When the capacitor is fully charged and the switch as it B, how can we apply KVL at that loop to reduce the equation to (-IR)? Why is it negative? At time = 0 is the current not zero? And it will move from the plates so the resistance polarity should be reversed since it is power consuming why we do not say IR =q/c ?
The total voltage along a closed circuit without a power source such as a battery is zero. If you analyze that loop counterclockwise, there will be a drop of voltage at the resistance, that is why it has a negative sign. But the charged term has the wrong sign, because the voltage increases from right to left across the capacitor. If it is not a typo, it means that they are considering q as negative (perhaps because the moving charges are electrons). This is non-standard, but you are correct, either q is negative or the sign is wrong
The current comes out negative because of the direction you assumed for it. This is a nice self-correcting feature of Kirchhoff's Laws. With the capacitor fully charged and then isolated from the battery, it acts as an effective source of emf. The polarity of this effective source is such to move current in the direction to the opposite that you have assumed.

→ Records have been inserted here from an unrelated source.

--- src/rtl/wb_arb.sv ---
// -----------------------------------------------------------------------------
// wb_arb -- writeback arbiter in front of the 32x32 register file write port.
//
// Two result sources share the single register file write port:
//   * ALU path : one result per cycle, never back-pressured, highest priority.
//   * MDU path : multiply/divide/load results, queued in a small FIFO.
// A pending-write lookup lets decode stall on queued MDU results. A
// starvation hold stops sustained ALU traffic from blocking the FIFO head
// indefinitely.
//
// Ports:
//   clk, rst              clock, synchronous active-high reset
//   alu_valid/waddr/wdata ALU result (writes to $0 are dropped)
//   mdu_valid/waddr/wdata MDU result offer
//   mdu_ready             FIFO can accept (= !full, from count only)
//   q_addr, q_pending     decode lookup: a live queued write targets q_addr
//   alu_hold              registered; upstream keeps alu_valid low while set
//   rf_wen/waddr/wdata    registered register file write port
//
// Handshake: an MDU result transfers on a rising edge where mdu_valid and
// mdu_ready are both 1. mdu_ready depends only on the FIFO count, never on
// mdu_valid, and stays low while full even if the head pops that same edge.
// The producer must hold its offer until it transfers.
// -----------------------------------------------------------------------------
module wb_arb #(
    parameter int DEPTH      = 2,
    parameter int STARVE_MAX = 4
) (
    input  logic        clk,
    input  logic        rst,
    input  logic        alu_valid,
    input  logic [4:0]  alu_waddr,
    input  logic [31:0] alu_wdata,
    input  logic        mdu_valid,
    output logic        mdu_ready,
    input  logic [4:0]  mdu_waddr,
    input  logic [31:0] mdu_wdata,
    input  logic [4:0]  q_addr,
    output logic        q_pending,
    output logic        alu_hold,
    output logic        rf_wen,
    output logic [4:0]  rf_waddr,
    output logic [31:0] rf_wdata
);

    localparam int PW = (DEPTH > 1) ? $clog2(DEPTH) : 1;
    localparam int CW = $clog2(DEPTH + 1);
    localparam int SW = $clog2(STARVE_MAX + 1);

    localparam logic [CW-1:0] FULL_CNT   = CW'(DEPTH);
    localparam logic [CW-1:0] CNT_ONE    = CW'(1);
    localparam logic [PW-1:0] PTR_ONE    = PW'(1);
    localparam logic [SW-1:0] STARVE_LIM = SW'(STARVE_MAX);
    localparam logic [SW-1:0] STARVE_ONE = SW'(1);

    // Hold controller: ST_HOLD lasts exactly one cycle, during which the
    // FIFO head is forced out. alu_hold is a direct decode of this register.
    typedef enum logic {
        ST_RUN  = 1'b0,
        ST_HOLD = 1'b1
    } hold_state_t;

    hold_state_t state_q, state_d;

    // FIFO storage. An entry is "live" only while queued and not killed;
    // free slots are always dead so the lookup can scan every slot.
    logic [DEPTH-1:0] live_q, live_d;
    logic [4:0]       addr_q [DEPTH];
    logic [31:0]      data_q [DEPTH];
    logic [PW-1:0]    wr_ptr_q, rd_ptr_q;
    logic [CW-1:0]    count_q;
    logic [SW-1:0]    starve_q, starve_d;

    logic             empty;
    logic             full;
    logic             alu_eff;
    logic             alu_sel;
    logic             push;
    logic             pop;
    logic [DEPTH-1:0] kill;

    // ------------------------------------------------------------------
    // Selection
    // ------------------------------------------------------------------
    assign empty     = (count_q == '0);
    assign full      = (count_q == FULL_CNT);
    assign mdu_ready = !full;
    assign alu_hold  = (state_q == ST_HOLD);

    assign alu_eff = alu_valid && (alu_waddr != 5'd0);
    assign alu_sel = alu_eff && (state_q == ST_RUN);
    assign push    = mdu_valid && !full;
    assign pop     = !alu_sel && !empty;

    // An ALU write is younger than everything queued, so any queued live
    // write to the same register is now stale and must never reach the
    // register file. The entry being pushed this edge is not in live_q yet,
    // so it is naturally exempt.
    always_comb begin
        kill = '0;
        if (alu_sel) begin
            for (int i = 0; i < DEPTH; i++) begin
                if (live_q[i] && (addr_q[i] == alu_waddr)) begin
                    kill[i] = 1'b1;
                end
            end
        end
    end

    // Lookup over live slots; the head being popped this cycle still counts.
    always_comb begin
        q_pending = 1'b0;
        if (q_addr != 5'd0) begin
            for (int i = 0; i < DEPTH; i++) begin
                if (live_q[i] && (addr_q[i] == q_addr)) begin
                    q_pending = 1'b1;
                end
            end
        end
    end

    // Next liveness: apply kills, free the popped slot, then mark the
    // pushed slot. Push and pop never hit the same slot in one edge
    // (that would need the FIFO to be both empty and full).
    always_comb begin
        live_d = live_q & ~kill;
        if (pop) begin
            live_d[rd_ptr_q] = 1'b0;
        end
        if (push) begin
            live_d[wr_ptr_q] = (mdu_waddr != 5'd0);
        end
    end

    // ------------------------------------------------------------------
    // Starvation / hold controller (next-state)
    // ------------------------------------------------------------------
    always_comb begin
        state_d  = state_q;
        starve_d = starve_q;
        case (state_q)
            ST_HOLD: begin
                // The head is popped during the hold cycle; release next edge.
                state_d  = ST_RUN;
                starve_d = '0;
            end
            default: begin
                if (pop || empty) begin
                    starve_d = '0;
                end else begin
                    // Non-empty and not popping means the ALU won this edge.
                    starve_d = starve_q + STARVE_ONE;
                    if (starve_d == STARVE_LIM) begin
                        state_d = ST_HOLD;
                    end
                end
            end
        endcase
    end

    // ------------------------------------------------------------------
    // State registers
    // ------------------------------------------------------------------
    always_ff @(posedge clk) begin
        if (rst) begin
            state_q  <= ST_RUN;
            starve_q <= '0;
            live_q   <= '0;
            wr_ptr_q <= '0;
            rd_ptr_q <= '0;
            count_q  <= '0;
        end else begin
            state_q  <= state_d;
            starve_q <= starve_d;
            live_q   <= live_d;
            if (push) begin
                wr_ptr_q <= wr_ptr_q + PTR_ONE;
            end
            if (pop) begin
                rd_ptr_q <= rd_ptr_q + PTR_ONE;
            end
            case ({push, pop})
                2'b10:   count_q <= count_q + CNT_ONE;
                2'b01:   count_q <= count_q - CNT_ONE;
                default: count_q <= count_q;
            endcase
        end
    end

    // Payload needs no reset: a slot is only read after it has been pushed,
    // and liveness (which is reset) decides whether it ever writes.
    always_ff @(posedge clk) begin
        if (!rst && push) begin
            addr_q[wr_ptr_q] <= mdu_waddr;
            data_q[wr_ptr_q] <= mdu_wdata;
        end
    end

    // Register file write port.
    always_ff @(posedge clk) begin
        if (rst) begin
            rf_wen   <= 1'b0;
            rf_waddr <= 5'd0;
            rf_wdata <= 32'd0;
        end else if (alu_sel) begin
            rf_wen   <= 1'b1;
            rf_waddr <= alu_waddr;
            rf_wdata <= alu_wdata;
        end else if (pop) begin
            // A killed or $0 head drains silently: address/data still move.
            rf_wen   <= live_q[rd_ptr_q];
            rf_waddr <= addr_q[rd_ptr_q];
            rf_wdata <= data_q[rd_ptr_q];
        end else begin
            rf_wen   <= 1'b0;
        end
    end

endmodule

--- config.mk ---
export PLATFORM = sky130hd
export DESIGN_NAME = wb_arb
export DESIGN_NICKNAME = d
export VERILOG_FILES = /design/src/rtl/wb_arb.sv
export SDC_FILE = /design/constraint.sdc
export NUM_CORES = 1
export LEC_CHECK = 0
export BUFFER_PORTS_ARGS = -buffer_cell sky130_fd_sc_hd__buf_2
export CAP_MARGIN = 40
export CORE_ASPECT_RATIO = 1.25
export CORE_MARGIN = 5
export CORE_UTILIZATION = 57
export CTS_CLUSTER_SIZE = 8
export DETAILED_ROUTE_END_ITERATION = 7
export PLACE_DENSITY = 0.84
export SLEW_MARGIN = 20
export SYNTH_ARGS = -nofsm -noshare
export SYNTH_HDL_FRONTEND = slang
export SYNTH_SLANG_ARGS = --single-unit
--- constraint.sdc ---
create_clock -name clk -period 6.6 [get_ports clk]
set_clock_uncertainty 0.1 [all_clocks]
set_input_delay 0.99 -clock clk [delete_from_list [all_inputs] [get_ports clk]]
set_output_delay 0.99 -clock clk [all_outputs]
set_load 0.02 [all_outputs]
# Word level (Yosys, flattened, before mapping)
# Memory sizes are Yosys's and may differ from the RTL's. A register that Yosys moved wholly into a read port is not among the register bits.
# Index checks and enable logic that the tools add are counted.
totals:
  ff_bits: 48
  mem_bits_rw: 74
  in_bits: 83
  output_inout_bits: 41
  elab_cells: 85
  mem_count: 2
classes:
  n_addsub: 5
  order_cmp: 4
  eq_ne: 8
  mux: 29
  n_bitwise: 5
  n_reduce_logical: 23
mem_list:
  columns: ["memory", "depth", "word_bits", "rd", "rd_clocked_by_memory_dff", "wr", "line_no", "text"]
  rows:
  - ["data_q", 2, 32, 1, 1, 1, "69", "logic [31:0] data_q [DEPTH];"]
  - ["addr_q", 2, 5, 3, 1, 1, "68", "logic [4:0] addr_q [DEPTH];"]
ops:
  columns: ["cell", "n"]
  rows:
  - ["two-way mux 32 bit", 2]
  - ["equality test 5 bit", 4]
  - ["two-way mux 1 bit", 18]
  - ["nonzero test 5 bit", 3]
  - ["logical AND 1 bit", 11]
  - ["two-way mux 5 bit", 2]
  - ["two-way mux 2 bit", 3]
  - ["bitwise AND 2 bit", 2]
  - ["equality test 2 bit (second input constant)", 2]
  - ["logical NOT 1 bit", 4]
  - ["less-than comparator 1 x 2 -> 1 bit (second input constant)", 2]
  - ["NOT 2 bit", 2]
  - ["one-hot mux 2 bit (2 select lines)", 1]
  - ["nonzero test 2 bit", 2]
  - ["adder 3 x 1 -> 3 bit (second input constant)", 1]
  - ["equality test 3 bit (second input constant)", 1]
  - ["OR reduction 3 bit", 1]
  - ["adder 1 bit (second input constant)", 2]
  - ["adder 2 x 1 -> 2 bit (second input constant)", 1]
  - ["bitwise mux 2 bit", 1]
  - ["demux 1 bit (select 1 bit)", 2]
  - ["equality test 2 x 1 -> 1 bit (second input constant)", 1]
  - ["greater-or-equal comparator 1 bit (second input constant)", 2]
  - ["logical NOT 2 bit", 1]
  - ["3 further kinds", 3]

# Logic depth before layout (Yosys ltp)
logic_depth:
  ltp_word: 10
  mapped_depth: 10
  mapped_depth_nobuf: 7

# Worst setup path after synthesis
# OpenSTA, ideal clock, no wires.
synth_path:
  kind: "input port to flip-flop"
  start: "in rst"
  end: "mem addr_q[1][0], enable pin"
  setup_ps: 485
  arrival_time_ps: 4128
  t_required_ps: 6015
  slack_ps: 1887
  stages: 3
  n_path_buf: 2
  cell_sequence: "clkbuf_1 clkbuf_1 nor3b_1"
synth_via:
  elab_chain_len: 4
synth_rtl:
  columns: ["element", "line_no", "text"]
  rows:
  - ["start: declaration", "30", "input logic rst,"]
  - ["logical NOT 1 bit", "193", "if (!rst && push) begin"]
  - ["logical AND 1 bit", "193", null]
  - ["two-way mux 1 bit", "193", null]
  - ["two-way mux 1 bit (implied by the code)", "194", "addr_q[wr_ptr_q] <= mdu_waddr;"]
  - ["end: declaration", "68", null]
# Every way passes these cells.

# Worst setup path after layout
layout_path:
  start: "in q_addr[2]"
  end: "out q_pending"
layout_via:
  elab_chain_len: 5
  elab_cells_between_ends: 8
  classes_between: "eq/ne: 2; mux: 3; reduce/logical: 3"
layout_rtl:
  columns: ["element", "line_no", "text"]
  rows:
  - ["start: declaration", "38", "input logic [4:0] q_addr,"]
  - ["equality test 5 bit", "115", "if (live_q[i] && (addr_q[i] == q_addr)) begin"]
  - ["logical AND 1 bit", "115", null]
  - ["two-way mux 1 bit (2 in a row)", "115", null]
  - ["two-way mux 1 bit *", "113", "if (q_addr != 5'd0) begin"]
  - ["end: declaration", "39", "output logic q_pending,"]
# Every way passes the cells marked *; elsewhere a longest branch is shown, timed or not.

==> results.json <==
{
  "status": "finished, final reports clean",
  "coreArea_mm2": 0.00861,
  "rr_worst_depth": 6,
  "syn2layout_area_growth_pct": 25.9,
  "arrival_ps": 1950,
  "use_met1": 0.264,
  "rsz0062_at_grt": "no",
  "cts_setup_buffers": 0,
  "slew-limit-headroom": 0.497,
  "power.share.switching": 0.309,
  "worst_slew_pin_slew_ps": 754,
  "final-setup-viol-count": 0,
  "numPortBuffers": 123,
  "drt_iter0_markers": 272,
  "ctsHoldBuffers": 0,
  "wire_per_inst_um": 17.4,
  "drive_gt1_frac": 0.305,
  "cp-end-kind": "output port",
  "crit_fanout": 3,
  "clkPwrFrac": 0.336,
  "syn_nets": 499,
  "period_share": 0.460,
  "place_area_mm2": 0.00575,
  "overflow": 0,
  "die_w_um": 93.7,
  "met2_usage": 0.404,
  "wl_mm": 11.6,
  "clkTransAtPathRegs_ps": 50,
  "clock_sinks": 123,
  "drtAntennaViolNets": 0,
  "p_int_mw": 1.69,
  "synth-warning-count": 0,
  "fin_hold_ws_ps": 389,
  "drv_slew": 0,
  "initial_utilization": 0.580,
  "mostFrequentLayoutCells": "buf_2, nand2_1, edfxtp_1",
  "dieArea_mm2": 0.0107,
  "cts_resized": 0,
  "top_usage_layer": "met2",
  "nets": 621,
  "worst_ir_drop_vdd_uv": 260,
  "dp_cells": 636,
  "cts_tree": "yes",
  "num_rows": 38,
  "finalSetupTns_ps": 0,
  "pre_cts_ws_ps": 3560,
  "cts_root_buf": "clkbuf_8",
  "grt_pass1_vias": 3799,
  "antenna_found_initial": 1,
  "fin_area_mm2": 0.00628,
  "synth-seq-cells": 123,
  "worstPathRequired_ps": 5510,
  "clk_latency_ps": 500,
  "setup_ws_ps": 3560,
  "hpwl_mm": 7.91,
  "grt.total_usage": 0.227,
  "h-tree-depth": 4,
  "synth-async-reset-ratio": 0,
  "whs_path_depth": 1,
  "fin_crit_ps": 3040,
  "drtPass1Iterations": 5,
  "die_y_um": 115,
  "synth_cell_type_count": 36,
  "rrSetupSlack_ps": 4420,
  "crit_slowest_cell": "nor4_1",
  "boundaryPins": 124,
  "clock_path_buffers": 2,
  "max_stage_delay_ps": 270,
  "netlist_instances": 413,
  "hold_path_class": "register to register",
  "ys.flop_type": "edfxtp_1",
  "cp-start-kind": "input pin",
  "avgSynthCellArea_um2": 12.1,
  "crit_chain": "buf_2 > xor2_1 > nor4_1 > nand3_1 > a21oi_1 > buf_2",
  "synth-edff-count": 74,
  "powerDensity_mw_per_mm2": 389,
  "syn_area_mm2": 0.00499,
  "power.share.sequential": 0.415,
  "grt_pass1_wl_mm": 18.5,
  "hold_violations": 0,
  "drc": 0,
  "gp_congestion": 0.813,
  "cpMostUsedCell": "buf_2",
  "p_switching_mw": 0.755,
  "routed_via_density": 5.50,
  "cts_buffers": 17,
  "grt_max_degree": 46,
  "fmax_ghz": 0.329,
  "worstSetupPathType": "input pin to output port",
  "yosysSeqAreaShare": 0.642,
  "grt_use_met3": 0.0493,
  "p_leak_nw": 2.45,
  "pwr-share-comb": 0.250,
  "dr_total_vias": 3682,
  "max-cap-violations": 0,
  "final_common_cell": "buf_2",
  "fin_cells": 669
}
==> final timing paths <==
path | endpoint | from
setup / recovery | q_pending | q_addr[2]
hold reg to reg | starve_q[0] | starve_q[0]
hold / removal | starve_q[0] | starve_q[0]
setup reg to reg | count_q[1] | alu_hold
==> critical path, delay by kind of cell <==
family | cells | cell delay (ps)
simple gates | 2 | 400
buf+inv | 2 | 290
xor+xnor | 1 | 140
compound gates | 1 | 130
==> layout make-up <==
class	instances	area, um^2
Antenna cell	1	2.50
Clock buffer	20	425
Clock inverter	12	105
Fill cell	578	2320
Inverter	1	3.75
Multi-Input combinational cell	260	1680
Sequential cell	123	3200
Tap cell	120	150
Timing Repair Buffer	132	716
==> sequential cells by signal, summed over array words and instances, names as in the netlist, named ones only <==
name	cells
rf_waddr	5
rd_ptr_q	1
rf_wen	1
alu_hold	1
data_q	64
wr_ptr_q	1
rf_wdata	32
live_q	2
count_q	2
addr_q	10
starve_q	3
==> cells in the mapped netlist (all sizes together) (2+ instances only) <==
library cell,instances,area (um^2)
nand4,2,12.5
nor4,5,31.3
edfxtp,74,2220
nor3,3,15.0
a21oi,42,210
dfxtp,49,981
mux2i,37,370
nand2,76,285
o21ai,3,18.8
clkbuf,19,71.3
nor2b,2,12.5
xor2,16,140
nand3,3,15.0
nor4b,2,17.5
buf,10,55.1
or4,3,26.3
xnor2,8,70.1
or3,2,17.5
ha,3,37.5
o211ai,37,278
nor2,6,22.5
or2,2,12.5
==> power groups by stage <==
stage | combinational (mW) | sequential [mW] | clock, mW
floorplan | 0.392 | 1.06 | 0
global placement | 0.588 | 1.02 | 0
detailed placement | 0.607 | 1.03 | 0
CTS | 0.616 | 1.01 | 0.831
global route | 0.674 | 1.03 | 0.873
finish | 0.611 | 1.01 | 0.821
==> stage by stage <==
step | util | power, mW
final | 0.730 | 2.45
after global routing | 0.730 | 2.57
after CTS | 0.730 | 2.46
after detailed placement | 0.668 | 1.63
after global placement | 0.663 | 1.61
after floorplan | - | 1.45
==> per-layer routing <==
metal | routed length [um] | part of all wire
met5 | 0 | 0
met4 | 182 | 0.016
met3 | 815 | 0.070
met2 | 6310 | 0.54
met1 | 4310 | 0.37
==> cells by family after synthesis <==
group | after synthesis | share of synthesized area
DFF | 123 | 0.642
buffers and inverters | 30 | 0.0261
and+or+nand+nor | 109 | 0.0977
xor gates and xnor gates | 24 | 0.0421
adders and majority gates | 3 | 0.00752
AOI/OAI and AO/OA | 86 | 0.109
muxes | 38 | 0.0764
Power figures use the tool's default switching activity.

Generally, the following rule is useful: draw a voltage arrow for a battery from the negative terminal to the positive terminal, the voltage arrow across a resistor in the opposite direction to the current flow through it and for the capacitor draw the voltage arrow in the direction from the plate that is accumulating negative charge to the plate that is accumulating positive charge. This gives the first figure.
Kirchhoff's voltage law is used by starting at any point in the circuit and going around in a closed loop, counting a voltage as positive if you travel in the same direction as the arrow and negative otherwise. In the first circuit this starting at A and going around the circuit in a clockwise direction gives $+E - \frac{Q}{C} - IR = 0$.
When the battery is removed if you follow the same conventions you see the current comes out negative.